Beneath this task are records; print exactly the stretch of them from the line with "## run 3: final timing paths" through the line with "max in group", both ends included.

[Extracted data entries]
══════════
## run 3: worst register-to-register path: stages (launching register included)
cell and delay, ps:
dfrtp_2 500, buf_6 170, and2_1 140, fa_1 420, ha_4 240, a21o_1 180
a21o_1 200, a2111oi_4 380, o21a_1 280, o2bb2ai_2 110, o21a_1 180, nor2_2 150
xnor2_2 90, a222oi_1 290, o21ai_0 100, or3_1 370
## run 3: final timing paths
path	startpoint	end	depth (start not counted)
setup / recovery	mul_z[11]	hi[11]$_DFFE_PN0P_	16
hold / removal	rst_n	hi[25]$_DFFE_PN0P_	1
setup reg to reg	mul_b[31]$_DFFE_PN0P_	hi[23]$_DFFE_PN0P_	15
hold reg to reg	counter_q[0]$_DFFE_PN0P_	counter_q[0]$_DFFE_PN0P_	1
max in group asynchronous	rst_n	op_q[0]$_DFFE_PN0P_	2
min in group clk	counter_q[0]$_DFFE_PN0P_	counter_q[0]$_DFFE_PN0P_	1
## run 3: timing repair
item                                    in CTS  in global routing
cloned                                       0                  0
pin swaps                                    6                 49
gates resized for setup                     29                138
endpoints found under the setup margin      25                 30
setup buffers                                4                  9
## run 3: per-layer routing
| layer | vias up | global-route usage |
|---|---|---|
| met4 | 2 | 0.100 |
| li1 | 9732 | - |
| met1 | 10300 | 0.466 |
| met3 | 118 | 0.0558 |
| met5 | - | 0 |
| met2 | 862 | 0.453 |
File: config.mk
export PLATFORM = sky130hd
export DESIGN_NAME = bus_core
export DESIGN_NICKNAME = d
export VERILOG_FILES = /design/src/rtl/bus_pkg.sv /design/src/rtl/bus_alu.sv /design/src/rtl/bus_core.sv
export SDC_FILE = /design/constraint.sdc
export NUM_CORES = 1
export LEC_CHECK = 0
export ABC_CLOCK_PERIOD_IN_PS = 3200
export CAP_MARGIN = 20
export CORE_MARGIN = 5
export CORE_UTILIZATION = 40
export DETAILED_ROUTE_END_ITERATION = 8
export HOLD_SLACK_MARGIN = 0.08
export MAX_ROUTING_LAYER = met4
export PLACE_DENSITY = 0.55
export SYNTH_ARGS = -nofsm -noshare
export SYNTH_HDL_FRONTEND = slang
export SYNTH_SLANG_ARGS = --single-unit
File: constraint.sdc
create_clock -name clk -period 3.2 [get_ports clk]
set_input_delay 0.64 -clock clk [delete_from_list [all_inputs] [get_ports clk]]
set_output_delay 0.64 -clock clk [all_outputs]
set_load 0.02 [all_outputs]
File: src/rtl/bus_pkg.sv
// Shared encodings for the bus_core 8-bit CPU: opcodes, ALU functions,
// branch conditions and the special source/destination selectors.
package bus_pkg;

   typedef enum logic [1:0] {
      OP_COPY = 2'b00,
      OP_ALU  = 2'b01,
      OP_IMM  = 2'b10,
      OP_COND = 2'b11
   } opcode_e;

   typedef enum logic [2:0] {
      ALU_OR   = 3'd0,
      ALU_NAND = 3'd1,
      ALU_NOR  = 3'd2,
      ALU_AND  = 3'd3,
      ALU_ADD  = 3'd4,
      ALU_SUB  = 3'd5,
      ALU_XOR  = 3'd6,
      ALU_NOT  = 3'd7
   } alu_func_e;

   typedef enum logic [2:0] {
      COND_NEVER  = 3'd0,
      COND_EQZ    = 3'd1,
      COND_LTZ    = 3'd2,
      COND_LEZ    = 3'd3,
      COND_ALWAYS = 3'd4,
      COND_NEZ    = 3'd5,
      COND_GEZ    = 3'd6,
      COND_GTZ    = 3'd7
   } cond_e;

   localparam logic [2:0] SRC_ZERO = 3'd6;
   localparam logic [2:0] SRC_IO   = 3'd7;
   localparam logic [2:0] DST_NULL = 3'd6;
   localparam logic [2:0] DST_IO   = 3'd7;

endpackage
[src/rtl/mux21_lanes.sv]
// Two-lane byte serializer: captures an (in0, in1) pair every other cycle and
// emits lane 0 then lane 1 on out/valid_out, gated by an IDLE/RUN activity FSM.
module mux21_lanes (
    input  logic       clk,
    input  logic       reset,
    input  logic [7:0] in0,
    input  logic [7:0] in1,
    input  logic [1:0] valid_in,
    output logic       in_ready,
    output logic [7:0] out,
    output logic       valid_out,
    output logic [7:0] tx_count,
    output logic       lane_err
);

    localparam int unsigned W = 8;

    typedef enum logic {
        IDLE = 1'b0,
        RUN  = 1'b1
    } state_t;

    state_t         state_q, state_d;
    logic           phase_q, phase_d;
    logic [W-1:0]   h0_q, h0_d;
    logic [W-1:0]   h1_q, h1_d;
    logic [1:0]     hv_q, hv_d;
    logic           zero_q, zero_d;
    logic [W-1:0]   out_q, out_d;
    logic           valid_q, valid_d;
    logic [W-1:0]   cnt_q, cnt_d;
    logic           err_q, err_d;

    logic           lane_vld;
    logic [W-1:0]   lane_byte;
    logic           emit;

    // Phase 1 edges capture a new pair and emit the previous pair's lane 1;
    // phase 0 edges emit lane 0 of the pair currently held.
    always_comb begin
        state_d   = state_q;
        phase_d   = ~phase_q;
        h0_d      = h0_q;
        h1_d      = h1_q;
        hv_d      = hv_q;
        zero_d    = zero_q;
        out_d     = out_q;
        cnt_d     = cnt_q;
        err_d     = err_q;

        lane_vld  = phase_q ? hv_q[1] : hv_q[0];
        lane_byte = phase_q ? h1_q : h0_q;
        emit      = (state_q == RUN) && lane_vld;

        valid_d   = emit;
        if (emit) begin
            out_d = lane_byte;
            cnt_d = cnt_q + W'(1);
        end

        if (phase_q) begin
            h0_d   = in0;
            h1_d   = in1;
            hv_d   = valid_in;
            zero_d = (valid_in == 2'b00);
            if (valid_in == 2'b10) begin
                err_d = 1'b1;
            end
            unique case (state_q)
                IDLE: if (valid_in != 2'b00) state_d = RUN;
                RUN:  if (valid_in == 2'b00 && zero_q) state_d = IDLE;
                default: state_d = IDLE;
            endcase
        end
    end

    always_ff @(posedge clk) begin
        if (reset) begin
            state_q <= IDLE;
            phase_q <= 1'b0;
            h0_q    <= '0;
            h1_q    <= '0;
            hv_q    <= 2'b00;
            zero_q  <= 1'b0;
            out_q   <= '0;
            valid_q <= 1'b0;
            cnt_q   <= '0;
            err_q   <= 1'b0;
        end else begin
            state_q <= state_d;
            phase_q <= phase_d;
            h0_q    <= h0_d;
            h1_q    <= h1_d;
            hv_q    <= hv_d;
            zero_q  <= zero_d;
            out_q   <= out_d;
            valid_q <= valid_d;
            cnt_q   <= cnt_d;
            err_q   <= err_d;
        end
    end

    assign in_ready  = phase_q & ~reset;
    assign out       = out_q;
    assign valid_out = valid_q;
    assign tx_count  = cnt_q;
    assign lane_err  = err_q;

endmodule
══════════
SOLUTION:
## run 3: final timing paths
path	startpoint	end	depth (start not counted)
setup / recovery	mul_z[11]	hi[11]$_DFFE_PN0P_	16
hold / removal	rst_n	hi[25]$_DFFE_PN0P_	1
setup reg to reg	mul_b[31]$_DFFE_PN0P_	hi[23]$_DFFE_PN0P_	15
hold reg to reg	counter_q[0]$_DFFE_PN0P_	counter_q[0]$_DFFE_PN0P_	1
max in group asynchronous	rst_n	op_q[0]$_DFFE_PN0P_	2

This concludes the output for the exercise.